[Stored data]

**config.mk**
```make
export PLATFORM = sky130hd
export DESIGN_NAME = dmem_bus_responder
export DESIGN_NICKNAME = d
export VERILOG_FILES = /design/src/rtl/dmem_bus_responder.sv
export SDC_FILE = /design/constraint.sdc
export NUM_CORES = 2
export LEC_CHECK = 0
export ABC_CLOCK_PERIOD_IN_PS = 7700
export BUFFER_PORTS_ARGS = -buffer_cell sky130_fd_sc_hd__buf_2
export CORE_MARGIN = 5
export CORE_UTILIZATION = 50
export DETAILED_ROUTE_END_ITERATION = 10
export GPL_ROUTABILITY_DRIVEN = 0
export PLACE_DENSITY = 0.65
export SYNTH_ARGS = -nofsm -noshare
export SYNTH_HDL_FRONTEND = slang
export SYNTH_SLANG_ARGS = --single-unit
```
**constraint.sdc**
```tcl
create_clock -name clk -period 7.7 [get_ports clk]
set_input_delay 0.385 -clock clk [delete_from_list [all_inputs] [get_ports clk]]
set_output_delay 0.385 -clock clk [all_outputs]
set_load 0.01 [all_outputs]
```
[src/rtl/fix_trailer_gen_if.sv]
// Byte-stream bundle around the trailer generator: body stream in (s_*),
// body+trailer stream out (m_*). slave = generator side, master = environment.
interface fix_trailer_gen_if;
  logic [7:0] s_data;
  logic       s_valid;
  logic       s_last;
  logic       s_ready;
  logic [7:0] m_data;
  logic       m_valid;
  logic       m_last;
  logic       m_ready;

  modport slave (
    input  s_data, s_valid, s_last, m_ready,
    output s_ready, m_data, m_valid, m_last
  );

  modport master (
    output s_data, s_valid, s_last, m_ready,
    input  s_ready, m_data, m_valid, m_last
  );
endinterface

[src/rtl/fix_trailer_gen_bin2bcd.sv]
// Combinational 8-bit binary to three BCD digits (shift-and-add-3).
module fix_trailer_gen_bin2bcd (
  input  logic [7:0] i_bin,
  output logic [3:0] o_hund,
  output logic [3:0] o_tens,
  output logic [3:0] o_unit
);

  logic [11:0] w_bcd;

  // Adjust any digit >= 5 before each shift so it carries correctly in decimal.
  always_comb begin
    w_bcd = 12'd0;
    for (int i = 7; i >= 0; i--) begin
      if (w_bcd[3:0]  >= 4'd5) w_bcd[3:0]  = w_bcd[3:0]  + 4'd3;
      if (w_bcd[7:4]  >= 4'd5) w_bcd[7:4]  = w_bcd[7:4]  + 4'd3;
      if (w_bcd[11:8] >= 4'd5) w_bcd[11:8] = w_bcd[11:8] + 4'd3;
      w_bcd = {w_bcd[10:0], i_bin[3'(i)]};
    end
  end

  assign o_hund = w_bcd[11:8];
  assign o_tens = w_bcd[7:4];
  assign o_unit = w_bcd[3:0];

endmodule
--- config.mk ---
export PLATFORM = sky130hd
export DESIGN_NAME = latch_write_sequencer
export DESIGN_NICKNAME = d
export VERILOG_FILES = /design/src/rtl/latch_write_sequencer.sv
export SDC_FILE = /design/constraint.sdc
export NUM_CORES = 1
export LEC_CHECK = 0
export BUFFER_PORTS_ARGS = -buffer_cell sky130_fd_sc_hd__clkbuf_2
export CAP_MARGIN = 0
export CORE_MARGIN = 1.5
export CORE_UTILIZATION = 46
export CTS_CLUSTER_SIZE = 12
export DETAILED_ROUTE_END_ITERATION = 10
export PLACE_DENSITY = 0.8
export SLEW_MARGIN = 20
export SYNTH_ARGS = -nofsm -noshare
export SYNTH_HDL_FRONTEND = slang
export SYNTH_SLANG_ARGS = --single-unit
--- constraint.sdc ---
create_clock -name clk -period 1.7 [get_ports clk]
set_input_delay 0.34 -clock clk [delete_from_list [all_inputs] [get_ports clk]]
set_output_delay 0.34 -clock clk [all_outputs]
set_load 0.1 [all_outputs]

▸ **Work to be completed**
Every piece of the data is to be set down again exactly.

▸ **Finished exercise**
**config.mk**
```make
export PLATFORM = sky130hd
export DESIGN_NAME = dmem_bus_responder
export DESIGN_NICKNAME = d
export VERILOG_FILES = /design/src/rtl/dmem_bus_responder.sv
export SDC_FILE = /design/constraint.sdc
export NUM_CORES = 2
export LEC_CHECK = 0
export ABC_CLOCK_PERIOD_IN_PS = 7700
export BUFFER_PORTS_ARGS = -buffer_cell sky130_fd_sc_hd__buf_2
export CORE_MARGIN = 5
export CORE_UTILIZATION = 50
export DETAILED_ROUTE_END_ITERATION = 10
export GPL_ROUTABILITY_DRIVEN = 0
export PLACE_DENSITY = 0.65
export SYNTH_ARGS = -nofsm -noshare
export SYNTH_HDL_FRONTEND = slang
export SYNTH_SLANG_ARGS = --single-unit
```
**constraint.sdc**
```tcl
create_clock -name clk -period 7.7 [get_ports clk]
set_input_delay 0.385 -clock clk [delete_from_list [all_inputs] [get_ports clk]]
set_output_delay 0.385 -clock clk [all_outputs]
set_load 0.01 [all_outputs]
```
[src/rtl/fix_trailer_gen_if.sv]
// Byte-stream bundle around the trailer generator: body stream in (s_*),
// body+trailer stream out (m_*). slave = generator side, master = environment.
interface fix_trailer_gen_if;
  logic [7:0] s_data;
  logic       s_valid;
  logic       s_last;
  logic       s_ready;
  logic [7:0] m_data;
  logic       m_valid;
  logic       m_last;
  logic       m_ready;

  modport slave (
    input  s_data, s_valid, s_last, m_ready,
    output s_ready, m_data, m_valid, m_last
  );

  modport master (
    output s_data, s_valid, s_last, m_ready,
    input  s_ready, m_data, m_valid, m_last
  );
endinterface

[src/rtl/fix_trailer_gen_bin2bcd.sv]
// Combinational 8-bit binary to three BCD digits (shift-and-add-3).
module fix_trailer_gen_bin2bcd (
  input  logic [7:0] i_bin,
  output logic [3:0] o_hund,
  output logic [3:0] o_tens,
  output logic [3:0] o_unit
);

  logic [11:0] w_bcd;

  // Adjust any digit >= 5 before each shift so it carries correctly in decimal.
  always_comb begin
    w_bcd = 12'd0;
    for (int i = 7; i >= 0; i--) begin
      if (w_bcd[3:0]  >= 4'd5) w_bcd[3:0]  = w_bcd[3:0]  + 4'd3;
      if (w_bcd[7:4]  >= 4'd5) w_bcd[7:4]  = w_bcd[7:4]  + 4'd3;
      if (w_bcd[11:8] >= 4'd5) w_bcd[11:8] = w_bcd[11:8] + 4'd3;
      w_bcd = {w_bcd[10:0], i_bin[3'(i)]};
    end
  end

  assign o_hund = w_bcd[11:8];
  assign o_tens = w_bcd[7:4];
  assign o_unit = w_bcd[3:0];

endmodule
--- config.mk ---
export PLATFORM = sky130hd
export DESIGN_NAME = latch_write_sequencer
export DESIGN_NICKNAME = d
export VERILOG_FILES = /design/src/rtl/latch_write_sequencer.sv
export SDC_FILE = /design/constraint.sdc
export NUM_CORES = 1
export LEC_CHECK = 0
export BUFFER_PORTS_ARGS = -buffer_cell sky130_fd_sc_hd__clkbuf_2
export CAP_MARGIN = 0
export CORE_MARGIN = 1.5
export CORE_UTILIZATION = 46
export CTS_CLUSTER_SIZE = 12
export DETAILED_ROUTE_END_ITERATION = 10
export PLACE_DENSITY = 0.8
export SLEW_MARGIN = 20
export SYNTH_ARGS = -nofsm -noshare
export SYNTH_HDL_FRONTEND = slang
export SYNTH_SLANG_ARGS = --single-unit
--- constraint.sdc ---
create_clock -name clk -period 1.7 [get_ports clk]
set_input_delay 0.34 -clock clk [delete_from_list [all_inputs] [get_ports clk]]
set_output_delay 0.34 -clock clk [all_outputs]
set_load 0.1 [all_outputs]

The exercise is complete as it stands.